Run the following commands to reload the systemd configuration, enable boot-time auto-start, and start the service immediately.

# Reload systemd configuration
sudo systemctl daemon-reload
# Enable boot-time autostart
sudo systemctl enable myapp.service
# Start the service now
sudo systemctl start myapp.service

Check the service status
Verify the service is running and enabled for boot-time auto-start.
```
sudo systemctl status myapp.service
```
If the Active field shows active (running) and the Loaded line includes enabled, the configuration is successful.

Step 3: Configure monitoring and alerting

After configuration persistence, set up monitoring to receive alerts immediately if automatic recovery fails.

Mount point availability monitoring
- Purpose: Ensure key mount points (such as /mnt) remain available.
- How to implement: Use a script (such as df -h) to check mount points regularly. Alert immediately if a mount is missing.
Key process liveness monitoring
- Purpose: Ensure core business processes (such as myapp) are running.
- How to implement: Use Cloud Monitor’s process monitoring feature.
Instance unexpected restart monitoring
- Purpose: Detect system events.
- How to implement: Use Cloud Monitor’s system event alerting feature.

For more information about monitoring configuration, see Cloud Monitor.

Step 4: Validate configuration persistence (crash drill)

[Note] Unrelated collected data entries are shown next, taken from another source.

<file path="config.mk">
export PLATFORM = sky130hd
export DESIGN_NAME = vram_ctrl
export DESIGN_NICKNAME = d
export VERILOG_FILES = /design/src/rtl/vram_pkg.sv /design/src/rtl/vram_blkop.sv /design/src/rtl/vram_ctrl.sv
export SDC_FILE = /design/constraint.sdc
export NUM_CORES = 1
export LEC_CHECK = 0
export ABC_AREA = 1
export ABC_CLOCK_PERIOD_IN_PS = 2400
export CAP_MARGIN = 20
export CORE_MARGIN = 2
export CORE_UTILIZATION = 25
export CTS_CLUSTER_SIZE = 40
export DETAILED_ROUTE_END_ITERATION = 10
export GPL_TIMING_DRIVEN = 0
export PLACE_DENSITY = 0.5
export REMOVE_ABC_BUFFERS = 1
export SYNTH_ARGS = -nofsm -noshare
export SYNTH_HDL_FRONTEND = slang
export SYNTH_HIERARCHICAL = 1
export SYNTH_SLANG_ARGS = --single-unit
</file>
<file path="constraint.sdc">
create_clock -name clk -period 2.4 [get_ports clk]
set_input_delay 0.24 -clock clk [delete_from_list [all_inputs] [get_ports clk]]
set_output_delay 0.24 -clock clk [all_outputs]
set_load 0.01 [all_outputs]
</file>
<file path="src/rtl/vram_pkg.sv">
// vram_pkg: shared constants, command encodings and engine states for vram_ctrl
package vram_pkg;
  localparam int ROW_BYTES = 32;
  localparam int MEM_BYTES = 1024;
  localparam logic [1:0] CMD_NOP = 2'b00;
  localparam logic [1:0] CMD_CLR = 2'b01;
  localparam logic [1:0] CMD_SCROLL = 2'b10;
  typedef enum logic [2:0] {ST_IDLE, ST_CLR, ST_SCR_RD, ST_SCR_WR, ST_SCR_FILL} eng_state_e;
endpackage

</file>
<file path="src/rtl/vram_blkop.sv">
// vram_blkop: block-operation engine (screen clear and one-row scroll-up) requesting the shared RAM port
module vram_blkop
  import vram_pkg::*;
#(
  parameter int ROW_BYTES = vram_pkg::ROW_BYTES,
  parameter int MEM_BYTES = vram_pkg::MEM_BYTES
) (
  input  logic       clk,
  input  logic       reset_n,
  input  logic       cmd_we,
  input  logic [1:0] cmd,
  input  logic [7:0] fill,
  input  logic       gnt,
  input  logic [7:0] ram_dout,
  output logic       req,
  output logic [9:0] addr,
  output logic       we,
  output logic [7:0] wdata,
  output logic       busy
);
  localparam logic [9:0] LAST = 10'(MEM_BYTES - 1);
  localparam logic [9:0] LAST_MOVE = 10'(MEM_BYTES - ROW_BYTES - 1);
  localparam logic [9:0] ROW = 10'(ROW_BYTES);
  eng_state_e state_q;
  logic [9:0] cnt_q;
  logic [7:0] hold_q;
  logic [7:0] fill_q;
  logic       rd_q;
  assign busy = state_q != ST_IDLE;
  assign req = busy;
  assign we = state_q inside {ST_CLR, ST_SCR_WR, ST_SCR_FILL};
  assign addr = state_q == ST_SCR_RD ? cnt_q + ROW : cnt_q;
  // the write right after a granted read takes ram_dout directly, since hold_q only updates at that edge
  assign wdata = state_q != ST_SCR_WR ? fill_q : rd_q ? ram_dout : hold_q;
  // engine FSM: advances only on granted cycles; read data is captured the cycle after a read grant
  always_ff @(posedge clk or negedge reset_n) begin
    if (!reset_n) begin
      state_q <= ST_IDLE;
      cnt_q <= '0;
      hold_q <= '0;
      fill_q <= '0;
      rd_q <= 1'b0;
    end else begin
      rd_q <= gnt && state_q == ST_SCR_RD;
      if (rd_q) hold_q <= ram_dout;
      case (state_q)
        ST_IDLE: if (cmd_we && (cmd == CMD_CLR || cmd == CMD_SCROLL)) begin
          state_q <= cmd == CMD_CLR ? ST_CLR : ST_SCR_RD;
          cnt_q <= '0;
          fill_q <= fill;
        end
        ST_SCR_RD: if (gnt) state_q <= ST_SCR_WR;
        ST_SCR_WR: if (gnt) begin
          cnt_q <= cnt_q + 10'd1;
          state_q <= cnt_q == LAST_MOVE ? ST_SCR_FILL : ST_SCR_RD;
        end
        ST_CLR, ST_SCR_FILL: if (gnt) begin
          cnt_q <= cnt_q + 10'd1;
          if (cnt_q == LAST) state_q <= ST_IDLE;
        end
        default: state_q <= ST_IDLE;
      endcase
    end
  end
endmodule

</file>
<file path="src/rtl/vram_ctrl.sv">
// vram_ctrl: fixed-priority, stall-based arbiter sharing the video RAM port among video, CPU and block engine
module vram_ctrl
  import vram_pkg::*;
#(
  parameter int ROW_BYTES = vram_pkg::ROW_BYTES,
  parameter int MEM_BYTES = vram_pkg::MEM_BYTES
) (
  input  logic       clk,
  input  logic       reset_n,
  input  logic       vid_req,
  input  logic [9:0] vid_addr,
  input  logic       cpu_sel,
  input  logic       cpu_we,
  input  logic [9:0] cpu_addr,
  input  logic [7:0] cpu_din,
  output logic       cpu_rdy,
  input  logic       cmd_we,
  input  logic [1:0] cmd,
  input  logic [7:0] fill,
  output logic       busy,
  output logic [9:0] ram_addr,
  output logic       ram_we,
  output logic [7:0] ram_din,
  input  logic [7:0] ram_dout
);
  logic       rp_q;
  logic       rp_we_q;
  logic [9:0] rp_addr_q;
  logic [7:0] rp_din_q;
  logic       coll;
  logic       live_g;
  logic       eng_req;
  logic       eng_gnt;
  logic       eng_we;
  logic [9:0] eng_addr;
  logic [7:0] eng_din;
  assign coll = cpu_sel && vid_req && !rp_q;
  assign live_g = cpu_sel && !vid_req && !rp_q;
  assign eng_gnt = eng_req && !vid_req && !rp_q && !cpu_sel;
  assign cpu_rdy = !rp_q;
  vram_blkop #(.ROW_BYTES(ROW_BYTES), .MEM_BYTES(MEM_BYTES)) u_blkop (
    .clk(clk),
    .reset_n(reset_n),
    .cmd_we(cmd_we),
    .cmd(cmd),
    .fill(fill),
    .gnt(eng_gnt),
    .ram_dout(ram_dout),
    .req(eng_req),
    .addr(eng_addr),
    .we(eng_we),
    .wdata(eng_din),
    .busy(busy)
  );
  // port mux, highest priority first: video, replayed CPU, live CPU, engine
  always_comb begin
    ram_addr = vid_req ? vid_addr : rp_q ? rp_addr_q : live_g ? cpu_addr : eng_gnt ? eng_addr : '0;
    ram_we = !vid_req && (rp_q ? rp_we_q : live_g ? cpu_we : eng_gnt && eng_we);
    ram_din = vid_req ? '0 : rp_q ? rp_din_q : live_g ? cpu_din : eng_gnt ? eng_din : '0;
  end
  // a CPU access that loses to video is captured and replayed next cycle while cpu_rdy is low
  always_ff @(posedge clk or negedge reset_n) begin
    if (!reset_n) begin
      rp_q <= 1'b0;
      rp_we_q <= 1'b0;
      rp_addr_q <= '0;
      rp_din_q <= '0;
    end else begin
      rp_q <= coll;
      if (coll) begin
        rp_we_q <= cpu_we;
        rp_addr_q <= cpu_addr;
        rp_din_q <= cpu_din;
      end
    end
  end
endmodule

</file>
==> results_dict.tcl <==
set metrics [dict create \
    setup_tns_ps 0 \
    path_class "register to primary output" \
    numCtsBuffers 5 \
    final-seq-area_mm2 0.00126 \
    fill_cells 1389 \
    synth_ff_type "dfrtp_1" \
    synthXorXnorAreaFrac 0.0214 \
    utilization 0.348 \
    hpwlAfterDp_mm 6.35 \
    syn_area_per_cell_um2 7.24 \
    cpMostUsedCell "nand2_1" \
    crit_required_ps 2160 \
    path_cells "buf_4, nand2_4, nor2_4, buf_4, nand2_1, nand2_1, nand2_1, a21oi_1, dlygate4sd2_1" \
    io_pins 73 \
    netlist_area_mm2 0.00327 \
    syn_to_final_growth_pct 35.1 \
    synth_cell_types 28 \
    drive_gt1_frac 0.166 \
    viasPerCell 4.46 \
    slowest_stage "dfrtp_2" \
    critical-path-max-stage-delay_ps 390 \
    syn_inst 452 \
    synth-seq-cells 50 \
    routed_wl_mm 9.23 \
    clk_latency_ps 280 \
    grt_pass1_vias 3015 \
    rsz0062_at_grt "true" \
    synth_fa_ha_area_frac 0.0115 \
    h-tree-depth 2 \
    synth_top_area_frac 0.382 \
    relSlewSlack 0.561 \
    setup_viol 0 \
    cp_max_fo 6 \
    drc 0 \
    worst_pin_slew_ps 658 \
    synth_edf_count 0 \
    fmax_ghz 0.439 \
    initial_core_util 0.257 \
    skew_ps 6.53 \
    placed_cells 672 \
    cts_tree "done" \
    ant_nets 0 \
    yosysWarnings 6 \
    post_drt_wl_per_cell_um 13.2 \
    synth.area.top_cells "dfrtp_1, nand2_1, nand3_1" \
    floorplan.rows 41 \
    post-route-period-util 0.950 \
    fp.dieH_um 118 \
    totalPowerFinal_mw 3.61 \
    min_period_ps 2280 \
    vias 3130 \
    grt_max_degree 30 \
    crit_arrival_ps 2040 \
    dr.pass1.iters 4 \
    multi_input_area_mm2 0.00175 \
    r2r_end "rp_addr_q[0]" \
    chipWidth_um 118 \
    maxCapViolCount 0 \
    critPathCaptureType "primary output" \
    drtIter0Drc 233 \
    post-place-ws_ps -1050 \
    finalHoldViolCount 0 \
    synthArstFlopShare 1.00 \
    peakVddDrop_mv 0.397 \
    clkSinkCount 50 \
    rr_startpoint "rp_q" \
    antenna_found_initial 0 \
    synth-simple-area-share 0.383 \
    gp_congestion 0.789 \
    dieArea_mm2 0.0140 \
    coreArea_mm2 0.0127 \
    grt.overflow.total 0 \
    stdcell_count 702 \
    slew_violations 0 \
    rr_worst_depth 6 \
    clk_path_buf_depth 2 \
    nets 584 \
    grt.total_usage 0.130 \
    ys_seq_area_frac 0.382 \
    io_buffers 72 \
    cts_root_buf "clkbuf_16" \
    cts.reportedPaths.clkPinSlew_ps 70 \
    critPathLaunchType "register" \
    synth.mux.area_fraction 0.0275 \
    r2r_setup_slack_ps 280 \
    min_path_type "input pin to async pin" \
    grt_pass1_wl_mm 15.0 \
    synth_compound_area_frac 0.0848 \
    setup_ws_ps 120 \
    outcome "complete, no violations" \
    synth_top_family_by_area "simple AND/OR/NAND/NOR gates" \
    diodes 0 \
    synth_top_cell_by_area "dfrtp_1" \
    power_density_mw_per_mm2 816 \
    leakage_nw 2.19 \
]
cell usage in the layout (no fill, tap or decap), drive strengths merged:
cell type / n
inv: 24
clkbuf: 7
a21oi: 28
dlygate4sd2: 10
mux2: 8
clkinvlp: 4
nand2: 204
nor2: 40
clkdlybuf4s50: 55
xor2: 8
dlygate4sd3: 1
nand3: 38
clkdlybuf4s15: 1
dfrtp: 50
o21ai: 20
ha: 3
nand3b: 1
bufinv: 1
nor3: 1
dlymetal6s2s: 5
buf: 21
Yosys cell counts, types with 2 or more instances:
library cell	n
nand2_1	189
nor2_1	34
inv_2	5
buf_6	4
xor2_1	8
nor2_4	3
dfrtp_1	50
nand2_4	4
clkbuf_1	2
mux2_2	8
inv_1	21
nor2_2	2
o21ai_2	9
nand3_2	2
ha_1	3
o21ai_0	11
buf_4	9
buf_2	8
nand2_2	10
nand3_1	36
a21oi_1	27
metrics by stage:
stage               hold WS [ps]  area [µm²]
floorplan                  -55.6        3080
global placement             456        4020
detailed placement           257        4030
CTS                          480        4330
global route                 504        4420
finish                       472        4420
per-layer routing:
layer | vias up | global-route usage | share of wire
li1 | 1574 | - | -
met1 | 1483 | 0.176 | 0.48
met3 | 2 | 0.0290 | 0.048
met2 | 71 | 0.212 | 0.47
met4 | 0 | 0.0320 | 0.0038
met5 | - | 0 | 0
final cells by class:
type                       count  share of cell area
clock inverter                 2             0.00849
multi-input combinational    351               0.396
inverter                      26              0.0255
clock buffer                   6              0.0291
sequential                    50               0.285
timing repair buffer          94               0.206
tap                          172              0.0487
timing repair inverter         1             0.00170
cell families (layout without fill, tap and decap cells):
kind of cell               count (synthesis)  in the layout
buffers and inverters                     51            129
adders and majority gates                  3              3
AOI/OAI and AO/OA                         48             48
DFF                                       50             50
and+or+nand+nor                          284            284
muxes                                      8              8
xor gates and xnor gates                   8              8
power breakdown:
| part | internal, mW | leakage (nW) | switching [mW] |
|---|---|---|---|
| logic | 0.646 | 1.49 | 0.968 |
| clock network | 0.493 | 0.0771 | 0.309 |
| registers | 1.06 | 0.626 | 0.131 |
flip-flops by register name, indices dropped and copies added, names as in the netlist:
| register | cells |
|---|---|
| rp_addr_q | 10 |
| u_blkop/cnt_q | 10 |
| u_blkop/rd_q | 1 |
| u_blkop/fill_q | 8 |
| u_blkop/state_q | 3 |
| rp_we_q | 1 |
| rp_q | 1 |
| u_blkop/hold_q | 8 |
| rp_din_q | 8 |
worst max-delay path by stage:
stage | start | to | cells after the start
floorplan | u_blkop/state_q[0] | u_blkop/state_q[0] | 13
detailed placement | vid_req | ram_we | 7
global route | cpu_sel | ram_addr[2] | 8
CTS | u_blkop/state_q[2] | ram_din[2] | 8
finish | u_blkop/state_q[0] | ram_din[4] | 9
global placement | vid_req | ram_we | 7
timing repair:
action,CTS,global route
hold buffers,1,0
hold endpoints to repair,21,0
buffers inserted,12,8
setup endpoints to repair,61,25
pin swaps,5,1
gates cloned,1,0
resized for setup,30,10
critical path, delay by kind of cell, from the launching register on:
| kind | cells | cell delay (ps) |
|---|---|---|
| AND/OR/NAND/NOR | 5 | 510 |
| AO/OA/AOI/OAI | 1 | 190 |
| buffers and inverters | 3 | 650 |
| flip-flops | 1 | 390 |
No activity file was read; power rests on OpenSTA's default activity.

After completing all configurations, test the full self-healing and alerting system by simulating a failure.

Important

Fault injection causes instance restarts and service interruptions. Run this drill only in non-production environments or during approved maintenance windows.

Inject the fault
Use the Cloud Assistant plug-in ecs-fault-oscrash to simulate a kernel panic and trigger an unexpected restart .
```
sudo acs-plugin-manager --exec --plugin ecs-fault-oscrash --params inject
```
Wait for the instance to restart
After the command runs, the instance crashes and restarts immediately. Wait approximately three to five minutes. Then, reconnect to the instance.
End-to-end validation
- Check disk mounting: Run lsblk -f and confirm the data disk is mounted automatically.
- Check the business process: Run systemctl status myapp.service and confirm the service started automatically and shows active (running).
- Check monitoring and alerting: Log in to the Cloud Monitor console and verify that event alerts were received.